===== src/rtl/key_cmd_if.sv =====
// Scan-code in / command out bundle between the keyboard decoder and the mapper.
interface key_cmd_if #(
  parameter int unsigned NUM_CMDS = 4,
  parameter int unsigned IDX_W    = (NUM_CMDS > 1) ? $clog2(NUM_CMDS) : 1
);
  logic                key_ready;
  logic [7:0]          key;
  logic [NUM_CMDS-1:0] cmd;
  logic                cmd_valid;
  logic [IDX_W-1:0]    cmd_idx;
  logic                miss;
  logic                err;

  // Keyboard-decoder side: supplies bytes, observes commands.
  modport master (
    output key_ready, key,
    input  cmd, cmd_valid, cmd_idx, miss, err
  );

  // Mapper side: consumes bytes, drives commands.
  modport slave (
    input  key_ready, key,
    output cmd, cmd_valid, cmd_idx, miss, err
  );
endinterface


===== src/rtl/key_cmd_mapper.sv =====
// Maps PS/2 scan-code bytes (with E0/F0 prefixes) onto a table-driven command vector.
module key_cmd_mapper #(
  parameter int unsigned             NUM_CMDS       = 4,
  parameter logic [8*NUM_CMDS-1:0]   CODE_TABLE     = {8'h75, 8'h2D, 8'h4D, 8'h1B},
  parameter logic [NUM_CMDS-1:0]     EXT_MASK       = 4'b1000,
  parameter int unsigned             MODE           = 2,
  parameter int unsigned             PREFIX_TIMEOUT = 1000000
) (
  input logic       clk,
  input logic       reset,
  key_cmd_if.slave  bus
);

  localparam int unsigned IDX_W      = (NUM_CMDS > 1) ? $clog2(NUM_CMDS) : 1;
  localparam int unsigned CNT_W      = 24;
  localparam logic [CNT_W-1:0] CNT_LAST = CNT_W'(PREFIX_TIMEOUT - 1);
  localparam logic [7:0]  BYTE_EXT   = 8'hE0;
  localparam logic [7:0]  BYTE_BRK   = 8'hF0;
  localparam int unsigned MODE_PULSE = 0;
  localparam int unsigned MODE_LEVEL = 1;
  localparam int unsigned MODE_EXCL  = 2;

  typedef enum logic [1:0] {
    ST_IDLE,
    ST_EXT,
    ST_BRK,
    ST_EXT_BRK
  } state_e;

  state_e              state_q, state_d;
  logic [CNT_W-1:0]    cnt_q, cnt_d;
  logic [NUM_CMDS-1:0] cmd_q, cmd_d;
  logic                cmd_valid_q, cmd_valid_d;
  logic [IDX_W-1:0]    cmd_idx_q, cmd_idx_d;
  logic                miss_q, miss_d;
  logic                err_q, err_d;

  logic                make_c;
  logic                brk_c;
  logic                ext_c;
  logic                prefix_err_c;
  logic                hit_c;
  logic [IDX_W-1:0]    hit_idx_c;
  logic [NUM_CMDS-1:0] hit_onehot_c;

  assign ext_c = (state_q == ST_EXT) || (state_q == ST_EXT_BRK);

  // Table lookup of the current byte; lowest matching index wins.
  always_comb begin
    hit_c     = 1'b0;
    hit_idx_c = '0;
    for (int unsigned i = 0; i < NUM_CMDS; i++) begin
      if (!hit_c && (bus.key == CODE_TABLE[8*i +: 8]) && (ext_c == EXT_MASK[i])) begin
        hit_c     = 1'b1;
        hit_idx_c = IDX_W'(i);
      end
    end
    hit_onehot_c = NUM_CMDS'(1) << hit_idx_c;
  end

  // Prefix tracking and timeout; flags make/break events and protocol errors.
  always_comb begin
    state_d      = state_q;
    cnt_d        = cnt_q;
    make_c       = 1'b0;
    brk_c        = 1'b0;
    prefix_err_c = 1'b0;

    if (state_q == ST_IDLE) begin
      cnt_d = '0;
    end else if (bus.key_ready) begin
      cnt_d = '0;
    end else if (cnt_q == CNT_LAST) begin
      cnt_d        = '0;
      prefix_err_c = 1'b1;
      state_d      = ST_IDLE;
    end else begin
      cnt_d = cnt_q + CNT_W'(1);
    end

    if (bus.key_ready) begin
      unique case (state_q)
        ST_IDLE: begin
          if (bus.key == BYTE_EXT)      state_d = ST_EXT;
          else if (bus.key == BYTE_BRK) state_d = ST_BRK;
          else                          make_c  = 1'b1;
        end
        ST_EXT: begin
          if (bus.key == BYTE_BRK) begin
            state_d = ST_EXT_BRK;
          end else if (bus.key != BYTE_EXT) begin
            make_c  = 1'b1;
            state_d = ST_IDLE;
          end
        end
        ST_BRK, ST_EXT_BRK: begin
          state_d = ST_IDLE;
          if ((bus.key == BYTE_EXT) || (bus.key == BYTE_BRK)) prefix_err_c = 1'b1;
          else                                                brk_c        = 1'b1;
        end
        default: state_d = ST_IDLE;
      endcase
    end
  end

  // Command vector and status pulses for the current event.
  always_comb begin
    cmd_d       = (MODE == MODE_PULSE) ? '0 : cmd_q;
    cmd_valid_d = 1'b0;
    cmd_idx_d   = cmd_idx_q;
    miss_d      = 1'b0;
    err_d       = prefix_err_c;

    if (make_c) begin
      if (hit_c) begin
        cmd_valid_d = 1'b1;
        cmd_idx_d   = hit_idx_c;
        if (MODE == MODE_LEVEL)      cmd_d = cmd_q | hit_onehot_c;
        else if (MODE == MODE_EXCL)  cmd_d = hit_onehot_c;
        else                         cmd_d = hit_onehot_c;
      end else begin
        miss_d = 1'b1;
      end
    end

    if (brk_c && hit_c && (MODE == MODE_LEVEL)) begin
      cmd_d = cmd_q & ~hit_onehot_c;
    end
  end

  // State and output registers with synchronous active-low reset.
  always_ff @(posedge clk) begin
    if (!reset) begin
      state_q     <= ST_IDLE;
      cnt_q       <= '0;
      cmd_q       <= '0;
      cmd_valid_q <= 1'b0;
      cmd_idx_q   <= '0;
      miss_q      <= 1'b0;
      err_q       <= 1'b0;
    end else begin
      state_q     <= state_d;
      cnt_q       <= cnt_d;
      cmd_q       <= cmd_d;
      cmd_valid_q <= cmd_valid_d;
      cmd_idx_q   <= cmd_idx_d;
      miss_q      <= miss_d;
      err_q       <= err_d;
    end
  end

  assign bus.cmd       = cmd_q;
  assign bus.cmd_valid = cmd_valid_q;
  assign bus.cmd_idx   = cmd_idx_q;
  assign bus.miss      = miss_q;
  assign bus.err       = err_q;

endmodule


===== src/flat_wrapper.sv =====
// flat-port wrapper written by rule: the top's interface ports become plain ports
module key_cmd_mapper_flat 
#(
  parameter int unsigned             NUM_CMDS       = 4,
  parameter logic [8*NUM_CMDS-1:0]   CODE_TABLE     = {8'h75, 8'h2D, 8'h4D, 8'h1B},
  parameter logic [NUM_CMDS-1:0]     EXT_MASK       = 4'b1000,
  parameter int unsigned             MODE           = 2,
  parameter int unsigned             PREFIX_TIMEOUT = 1000000
)
  (clk, reset, bus_key_ready, bus_key, bus_cmd, bus_cmd_valid, bus_cmd_idx, bus_miss, bus_err);
  key_cmd_if #(.NUM_CMDS(NUM_CMDS)) bus_i ();
  input logic clk;
  input logic reset;
  input wire logic [$bits(bus_i.key_ready)-1:0] bus_key_ready;
  input wire logic [$bits(bus_i.key)-1:0] bus_key;
  output wire logic [$bits(bus_i.cmd)-1:0] bus_cmd;
  output wire logic [$bits(bus_i.cmd_valid)-1:0] bus_cmd_valid;
  output wire logic [$bits(bus_i.cmd_idx)-1:0] bus_cmd_idx;
  output wire logic [$bits(bus_i.miss)-1:0] bus_miss;
  output wire logic [$bits(bus_i.err)-1:0] bus_err;
  assign bus_i.key_ready = bus_key_ready;
  assign bus_i.key = bus_key;
  assign bus_cmd = bus_i.cmd;
  assign bus_cmd_valid = bus_i.cmd_valid;
  assign bus_cmd_idx = bus_i.cmd_idx;
  assign bus_miss = bus_i.miss;
  assign bus_err = bus_i.err;
  key_cmd_mapper #(.NUM_CMDS(NUM_CMDS), .CODE_TABLE(CODE_TABLE), .EXT_MASK(EXT_MASK), .MODE(MODE), .PREFIX_TIMEOUT(PREFIX_TIMEOUT)) u_core (.clk(clk), .reset(reset), .bus(bus_i));
endmodule

===== config.mk =====
export PLATFORM = sky130hd
export DESIGN_NAME = key_cmd_mapper_flat
export DESIGN_NICKNAME = d
export VERILOG_FILES = /design/src/rtl/key_cmd_if.sv /design/src/rtl/key_cmd_mapper.sv /design/src/flat_wrapper.sv
export SDC_FILE = /design/constraint.sdc
export NUM_CORES = 1
export LEC_CHECK = 0
export CAP_MARGIN = 20
export CORE_MARGIN = 3
export CORE_UTILIZATION = 50
export CTS_CLUSTER_SIZE = 40
export DETAILED_ROUTE_END_ITERATION = 6
export GPL_ROUTABILITY_DRIVEN = 0
export PLACE_DENSITY = 0.79
export SETUP_SLACK_MARGIN = 0.1
export SYNTH_ARGS = -nofsm -noshare
export SYNTH_HDL_FRONTEND = slang
export SYNTH_SLANG_ARGS = --single-unit

===== constraint.sdc =====
create_clock -name clk -period 2.5 [get_ports clk]
set_input_delay 0.5 -clock clk [delete_from_list [all_inputs] [get_ports clk]]
set_output_delay 0.5 -clock clk [all_outputs]
set_load 0.1 [all_outputs]

# Word level (Yosys, flattened, before mapping)
# Index checks and enable logic that the tools add are counted.
[totals] ff_bits=35 in_bits=11 out_inout_bits=9
[classes] n_bitwise=2 eq_ne=11 n_shift=1 add_sub_neg=1 reduce_logical=17 n_mux=30
[op_table] operator="adder 24 x 1 -> 24 bit (second input constant)" count=1
[op_table] operator="== test 24 x 20 -> 1 bit (second input constant)" count=1
[op_table] operator="two-way mux 2 bit" count=10
[op_table] operator="two-way mux 1 bit" count=18
[op_table] operator="== test 8 x 7 -> 1 bit (second input constant)" count=2
[op_table] operator="== test 8 bit (second input constant)" count=2
[op_table] operator="== test 8 x 5 -> 1 bit (second input constant)" count=1
[op_table] operator="== test 8 x 6 -> 1 bit (second input constant)" count=1
[op_table] operator="inequality test 8 bit (second input constant)" count=1
[op_table] operator="logical AND 1 bit" count=7
[op_table] operator="case mux 2 bit (3 select lines)" count=1
[op_table] operator="== test 2 bit (second input constant)" count=2
[op_table] operator="AND reduction 2 bit" count=2
[op_table] operator="OR reduction 4 bit" count=1
[op_table] operator="left shift 1 x 2 -> 4 bit (first input constant)" count=1
[op_table] operator="logical NOT 1 bit" count=3
[op_table] operator="== test 2 x 1 -> 1 bit (second input constant)" count=1
[op_table] operator="logical NOT 2 bit" count=1
[op_table] operator="logical OR 1 bit" count=2
[op_table] operator="NOT 1 bit" count=2
[op_table] operator="case mux 1 bit (2 select lines)" count=1
[op_table] operator="OR reduction 2 bit" count=1

# Longest topological paths before layout
# Gate-level depths: netlist of the first run.
[logic_depth] word_depth=18 depth_mapped=6

# Worst setup path before layout of the first run
# Ideal clock, no wire load.
[synth_timing] path_type="flip-flop to flip-flop" start="register u_core.cnt_q[0]" end="register u_core.cnt_q[2]" t_arrival_ns=1.823 path_stages_with_launch=7 setup_time_ns=0.118 slack_ns=0.559 n_path_buf=1 cell_sequence="dfxtp_1 ha_1 nand2_1 or4_1 o21ai_1 buf_2 nor2_1"
[synth_via] elab_chain_cells=2
[synth_lines] element="start: declaration" line="key_cmd_mapper.sv:31" text="logic [CNT_W-1:0] cnt_q, cnt_d;"
[synth_lines] element="start signal: assignment" line="key_cmd_mapper.sv:143" text="cnt_q <= cnt_d;"
[synth_lines] element="parallel branches: the longest is 2 deep, another holds adder 24 x 1 -> 24 bit"
# Several ways; the timed one is not identified.
# A chain may end at the register's enable or synchronous reset.

# Final worst setup path of the first run
[layout_timing] start="register u_core.cnt_q[7]" end="register u_core.cnt_q[23]"
# The elaborated chain is that of the path after synthesis.

==> results of run 1 <==
-- registers in the layout, indices dropped and copies added, names as in the netlist --
name / count
u_core.bus.cmd: 4
u_core.bus.cmd_idx: 2
u_core.bus.cmd_valid: 1
u_core.bus.err: 1
u_core.bus.miss: 1
u_core.cnt_q: 24
u_core.state_q: 2
-- per-stage QoR --
step | power [uW] | worst slack (ns) | instance area (um^2) | cells | hold WS, ns
final | 1040 | 0.392 | 2110 | 278 | 0.474
after global placement | 635 | 0.145 | 2030 | 270 | 0.438
after floorplan | 601 | 0.559 | 1770 | 205 | 0.426
after CTS | 1040 | 0.378 | 2110 | 278 | 0.484
after detailed placement | 637 | 0.0790 | 2030 | 270 | 0.458
after global routing | 1070 | 0.307 | 2110 | 278 | 0.508
-- cell families after synthesis --
logic type / after synthesis
xor gates and xnor gates: 13
adders and majority gates: 1
DFF: 35
muxes: 1
AOI/OAI and AO/OA: 44
and+or+nand+nor: 98
buffers and inverters: 13
-- worst max-delay path: stages (launching register included) --
cell and delay, ns:
dfxtp_1 0.48, nand4_4 0.18, or4_1 0.71, or4_4 0.54, a21oi_2 0.14
-- power by group through the flow --
| stage | clock [uW] | combinational [uW] | sequential (uW) |
|---|---|---|---|
| after global routing | 443 | 70.2 | 560 |
| after floorplan | 0 | 20.8 | 580 |
| final | 410 | 66.0 | 559 |
| after global placement | 0 | 63.0 | 572 |
| after detailed placement | 0 | 65.1 | 572 |
| after CTS | 420 | 65.5 | 559 |
-- routing by layer --
| layer | vias up | wire length [um] |
|---|---|---|
| met5 | - | 0 |
| met4 | 0 | 72 |
| met3 | 14 | 216 |
| met2 | 50 | 1960 |
| met1 | 800 | 1750 |
| li1 | 825 | - |
-- layout by cell type, fill, tap and decap left out, drive strengths merged, types with 3 or more instances in the layout --
cell type and n:
nand4bb 3, o21ai 10, o31ai 7, nand2 15
o32ai 3, nor4bb 3, nand4 7, or3 5
a21oi 15, dfxtp 35, nor3 3, nand3 9
or4 10, clkdlybuf4s50 10, xor2 6, nor4 5
buf 17, and3 6, xnor2 7, clkbuf 5
nor2 20, inv 7
-- cell usage after synthesis (2+ instances only) --
master and number:
a21oi_1 14, a31oi_1 2, and3_1 5, buf_2 3, clkbuf_1 3, dfxtp_1 35
inv_1 7, nand2_1 15, nand3_1 8, nand4_1 6, nand4b_1 2, nand4bb_1 3
nor2_1 20, nor3_1 3, nor3b_1 2, nor4_1 5, nor4bb_1 3, o21ai_0 9
o31ai_1 7, o32ai_1 3, or3_1 5, or4_1 7, or4_2 2, xnor2_1 7
xor2_1 6
-- path summary, 6_finish.rpt --
check | start | to | slack [ns] | depth (start not counted)
worst min register to register | u_core.bus.cmd_idx[0] | u_core.bus.cmd_idx[0] | 0.47 | 2
worst min-delay path | u_core.bus.cmd_idx[0] | u_core.bus.cmd_idx[0] | 0.47 | 2
worst max register to register | u_core.cnt_q[7] | u_core.cnt_q[23] | 0.39 | 4
worst max-delay path | u_core.cnt_q[7] | u_core.cnt_q[23] | 0.39 | 4
-- cell type report --
| type | instances | area (um^2) | share of cell area |
|---|---|---|---|
| clock buffer | 5 | 37.5 | 0.0178 |
| timing repair buffer | 27 | 228 | 0.108 |
| inverter | 7 | 26.3 | 0.0125 |
| sequential | 35 | 701 | 0.332 |
| multi-input combinational | 157 | 1020 | 0.483 |
| tap | 44 | 55.1 | 0.0261 |
| clock inverter | 3 | 43.8 | 0.0208 |
==> summary.txt, run 1 <==
Outcome
  – Outcome: finished clean

Pwr
  – Maximum vdd drop: approximately 0.37 mV
  – Static Leakage: approximately 0.00067 uW
  – Clock power frac: 0.396
  – Psw: between 200 and 250 uW
  – Internal: 800 uW
  – Comb pwr share: 0.064
  – Power Dens Cells: just under 500 nW/um^2
  – Sequential power share: 0.540
  – Switching part of the total power: 0.227

Final layout
  – Nets@finish: 245
  – Layout area overhead: 19.1%
  – Antenna cells: 0
  – Finished Core Util: 0.659
  – Fill cells: around 280
  – Share of layout cells above drive strength 1: 0.154

Route
  – WL final: around 4000 um
  – DRT iter0 DRCs: about 110
  – Via count: ~1700
  – Routed vias/inst: about 6.1
  – Antenna Nets Post-Route: 0
  – DR pass1 iterations: 4
  – Drt drc: 0
  – WL per Instance: roughly 14 um

Placement
  – Dpl hpwl: 2990 um
  – Port bufs: 19

CTS
  – Root buffer cell: clkbuf_4
  – Setup Fix Bufs, Post-CTS: 0
  – Clock Latency Late Sink: about 0.34 ns
  – Clock Pin Slew Worst Setup and Hold Paths: around 0.11 ns
  – H-tree depth: 2
  – Clock Tree Buf Depth: 2
  – CTS tree: done
  – CTS resizes: 0
  – CTS buffer count: 5
  – Clock net sink count: 35
  – Hold buffer count at cts: 0

Global route
  – First-pass GRT wire length: 6580 um
  – Routing usage on met2: 0.320
  – Initial antenna violation count: 0
  – Met1 Use GR: 0.233
  – Layer with the highest usage: met2
  – Met3 Resource Use GR: 0.0667
  – Vias in the first global route: around 1600
  – GR Overflow Total: 0
  – Largest net degree at the start of global routing: 25
  – GRT Util Overall: 0.195

Logic synthesis
  – Most area-consuming cells after synthesis: dfxtp_1 40%, nor2_1 4.2%, a21oi_1 4.0%
  – Leading area contributor after synthesis: dfxtp_1
  – Yosys reg bits: 35
  – Synthesized area: between 1500 and 2000 um^2
  – Post-Synth Adder-Cell Area: 0.00706
  – Mapped Nets: 217
  – Post-synth EDFFs: 0
  – Mapped Avg Cell Area: between 8 and 9 um^2
  – Primary FF master, synth: dfxtp_1
  – Synthesis Warnings: 0
  – Ys async rst share: 0
  – Post-Synth Simple-Gate Area: 0.342
  – Main combinational cell family by area after synthesis: simple AND/OR/NAND/NOR gates
  – Mux contribution to synthesized area: 0.00565
  – Synth Area in Compound Gates: 0.156
  – Synth unique cells: 48
  – Top-area cell type share of the netlist area: 0.395
  – XOR/XNOR share of the synthesized area: 0.0643
  – Mapped Cells: between 200 and 250
  – Fraction of the yosys area taken by sequential cells: 0.395

Setup path
  – Critical path class: reg2reg
  – Startpoint types: register
  – Critical Path RT: 2.79 ns
  – Critical Path AT: about 2.4 ns
  – Crit Path Max Fanout: 9
  – Crit end category: register

STA
  – Final Critical Period: between 2 and 2.5 ns
  – Setup TNS: 0 ns
  – Worst Tran Pin Value: ~0.47 ns
  – Clk_skew: between 0.002 and 0.0025 ns
  – Hold Vio Cnt, Final: 0
  – # setup viols final: 0
  – Slew Viols, Final: 0
  – Slew HR: 0.685
  – Tcrit/Tclk final: 0.843
  – Peak Freq: between 400 and 500 MHz
  – RSZ-0062 raised after global routing: no

Floorplanning
  – Initial Util: 0.553
  – DIE HEIGHT: between 60 and 70 um
  – Num rows: 20
  – Die Wd: 65.5 um
  – Die footprint: 4290 um^2
  – Core Area: 3200 um^2
  – # IOs: 20

Run
  – Max Cap Violations: 0

Min path
  – Hold crit path type: reg2reg
(Power assumes the default switching activity.)
==> run 2: changes to the inputs <==
==> constraint.sdc (replaced) <==
create_clock -name clk -period 2 [get_ports clk]
set_input_delay 0.4 -clock clk [delete_from_list [all_inputs] [get_ports clk]]
set_output_delay 0.4 -clock clk [all_outputs]
set_load 0.1 [all_outputs]
==> summary.txt, run 2 (same netlist as run 1, synthesis figures left out) <==
Outcome
  – Outcome: finished clean

Pwr
  – Static Leakage: 0.000770 uW (+15%)
  – Clock power frac: 0.406 (+0.010)
  – Internal: 1040 uW (+30%)
  – Comb pwr share: 0.072 (+0.008)
  – Maximum vdd drop: 0.512 mV (+39%)
  – Sequential power share: 0.522 (-0.018)
  – Psw: 296 uW (+25%)
  – Switching part of the total power: 0.221 (-0.00603)
  – Power Dens Cells: 577 nW/um^2 (+17%)

Placement
  – Port bufs: 19 (unchanged)
  – Number of instances in the placed design: 288 (+6.7%)
  – Dpl hpwl: 3360 um (+12%)
  – Area after DPL: 2170 um^2 (+6.8%)

Final layout
  – Finished Layout Cells: 296 (+6.5%)
  – Largest register FFs: 24 (unchanged)
  – Antenna cells: 0 (unchanged)
  – Layout area overhead: 30.7%
  – Commonest non-fill, non-tap cell in the layout: buf_4
  – Fill cells: 267 (-6.0%)
  – Fin area: 2320 um^2 (+9.8%)
  – Nets@finish: 263 (+7.3%)
  – Reg with most FFs: u_core.cnt_q
  – Most frequent cells in the layout: 34 x buf_4, 26 x dfxtp_1, 20 x nor2_1
  – Share of layout cells above drive strength 1: 0.290 (+0.136)

Setup path
  – Critical path class: in2reg
  – Crit end category: register
  – Critical Path RT: 2.24 ns (-0.55 ns)
  – Crit Path Max Fanout: 6 (-3)
  – Startpoint types: input pin
  – Critical Path AT: 2.11 ns (-0.29 ns)

Floorplanning
  – Initial Util: 0.553 (unchanged)
  – Die Wd: 65.5 um (unchanged)
  – Die footprint: 4290 um^2 (unchanged)
  – DIE HEIGHT: 65.5 um (unchanged)
  – Num rows: 20 (unchanged)
  – # IOs: 20 (unchanged)
  – Core Area: 3200 um^2 (unchanged)

Route
  – DR pass1 iterations: 4 (unchanged)
  – Routed vias/inst: 6.10 (+0.48%)
  – WL per Instance: 15.8 um (+9.4%)
  – WL final: 4660 um (+16%)
  – Drt drc: 0 (unchanged)
  – Via count: 1807 (+7.0%)
  – Antenna Nets Post-Route: 0 (unchanged)
  – DRT iter0 DRCs: 91 (-16%)

STA
  – RSZ-0062 raised after global routing: yes
  – # setup viols final: 0 (unchanged)
  – Clk_skew: 0.0146 ns (+0.0126 ns)
  – Slew Viols, Final: 0 (unchanged)
  – Final Critical Period: 1.87 ns
  – Slew HR: 0.605 (-0.0795)
  – Setup TNS: 0 ns (unchanged)
  – Worst Tran Pin Value: 0.584 ns (+0.118 ns)
  – Peak Freq: roughly 530 MHz
  – Hold Vio Cnt, Final: 0 (unchanged)
  – Tcrit/Tclk final: 0.937

CTS
  – Clock Latency Late Sink: 0.34 ns (about the same)
  – Setup Fix Bufs, Post-CTS: 0 (unchanged)
  – CTS buffer count: 5 (unchanged)
  – Root buffer cell: clkbuf_4
  – CTS tree: done
  – Clock Pin Slew Worst Setup and Hold Paths: 0.11 ns (about the same)
  – Hold buffer count at cts: 0 (unchanged)
  – Clock Tree Buf Depth: 2 (unchanged)
  – Clock net sink count: 35 (unchanged)
  – H-tree depth: 2 (unchanged)

Global route
  – Largest net degree at the start of global routing: 15 (-40%)
  – GRT Util Overall: 0.234 (+0.0387)
  – Vias in the first global route: 1793 (+15%)
  – GR Overflow Total: 0 (unchanged)
  – Initial antenna violation count: 0 (unchanged)
  – First-pass GRT wire length: 7730 um (+18%)

Min path
  – Hold crit path type: reg2reg

Run
  – Max Cap Violations: 0 (unchanged)
-- run 2: changes by cell type in the layout (fill, tap and decap cells not counted), sizes merged --
cell    before  now
buf         17   35
clkbuf       5    6
clkinv       2    1
-- run 2: metrics by stage --
step | hold slack (ns) | utilization | power, uW | setup slack, ns
6_report | 0.444 | 0.723 | 1340 | 0.126
3_5_place_dp | 0.456 | 0.677 | 807 | -0.276
3_3_place_gp | 0.437 | 0.677 | 804 | -0.156
2_1_floorplan | 0.426 | - | 751 | 0.126
5_1_grt | 0.470 | 0.723 | 1380 | 0.0570
4_1_cts | 0.443 | 0.707 | 1340 | 0.110
-- run 2: cell type report --
type,instances,area (um^2),share of cell area
Multi-Input combinational cell,157,1070,0.461
Clock buffer,6,51.3,0.0222
Clock inverter,2,35.0,0.0151
Tap cell,44,55.1,0.0238
Sequential cell,35,714,0.308
Inverter,7,26.3,0.0113
Timing Repair Buffer,45,367,0.158
-- run 2: power by group through the flow --
stage               clock network (uW)  registers [uW]  logic, uW
global placement                     0             715       89.3
finish                             541             698       96.2
detailed placement                   0             715       92.1
global route                       582             698        101
CTS                                550             699       92.5
floorplan                            0             725       26.0
-- run 2: what timing repair did --
item,4_1_cts,5_1_grt
resized for setup,4,17
pin swaps,0,2
setup endpoints to repair,12,20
=======
What you have to do
Print exactly the lines from the beginning of the entries through the line with "logic [NUM_CMDS-1:0] hit_onehot_c;". Output nothing more.

The completed task
===== src/rtl/key_cmd_if.sv =====
// Scan-code in / command out bundle between the keyboard decoder and the mapper.
interface key_cmd_if #(
  parameter int unsigned NUM_CMDS = 4,
  parameter int unsigned IDX_W    = (NUM_CMDS > 1) ? $clog2(NUM_CMDS) : 1
);
  logic                key_ready;
  logic [7:0]          key;
  logic [NUM_CMDS-1:0] cmd;
  logic                cmd_valid;
  logic [IDX_W-1:0]    cmd_idx;
  logic                miss;
  logic                err;

  // Keyboard-decoder side: supplies bytes, observes commands.
  modport master (
    output key_ready, key,
    input  cmd, cmd_valid, cmd_idx, miss, err
  );

  // Mapper side: consumes bytes, drives commands.
  modport slave (
    input  key_ready, key,
    output cmd, cmd_valid, cmd_idx, miss, err
  );
endinterface


===== src/rtl/key_cmd_mapper.sv =====
// Maps PS/2 scan-code bytes (with E0/F0 prefixes) onto a table-driven command vector.
module key_cmd_mapper #(
  parameter int unsigned             NUM_CMDS       = 4,
  parameter logic [8*NUM_CMDS-1:0]   CODE_TABLE     = {8'h75, 8'h2D, 8'h4D, 8'h1B},
  parameter logic [NUM_CMDS-1:0]     EXT_MASK       = 4'b1000,
  parameter int unsigned             MODE           = 2,
  parameter int unsigned             PREFIX_TIMEOUT = 1000000
) (
  input logic       clk,
  input logic       reset,
  key_cmd_if.slave  bus
);

  localparam int unsigned IDX_W      = (NUM_CMDS > 1) ? $clog2(NUM_CMDS) : 1;
  localparam int unsigned CNT_W      = 24;
  localparam logic [CNT_W-1:0] CNT_LAST = CNT_W'(PREFIX_TIMEOUT - 1);
  localparam logic [7:0]  BYTE_EXT   = 8'hE0;
  localparam logic [7:0]  BYTE_BRK   = 8'hF0;
  localparam int unsigned MODE_PULSE = 0;
  localparam int unsigned MODE_LEVEL = 1;
  localparam int unsigned MODE_EXCL  = 2;

  typedef enum logic [1:0] {
    ST_IDLE,
    ST_EXT,
    ST_BRK,
    ST_EXT_BRK
  } state_e;

  state_e              state_q, state_d;
  logic [CNT_W-1:0]    cnt_q, cnt_d;
  logic [NUM_CMDS-1:0] cmd_q, cmd_d;
  logic                cmd_valid_q, cmd_valid_d;
  logic [IDX_W-1:0]    cmd_idx_q, cmd_idx_d;
  logic                miss_q, miss_d;
  logic                err_q, err_d;

  logic                make_c;
  logic                brk_c;
  logic                ext_c;
  logic                prefix_err_c;
  logic                hit_c;
  logic [IDX_W-1:0]    hit_idx_c;
  logic [NUM_CMDS-1:0] hit_onehot_c;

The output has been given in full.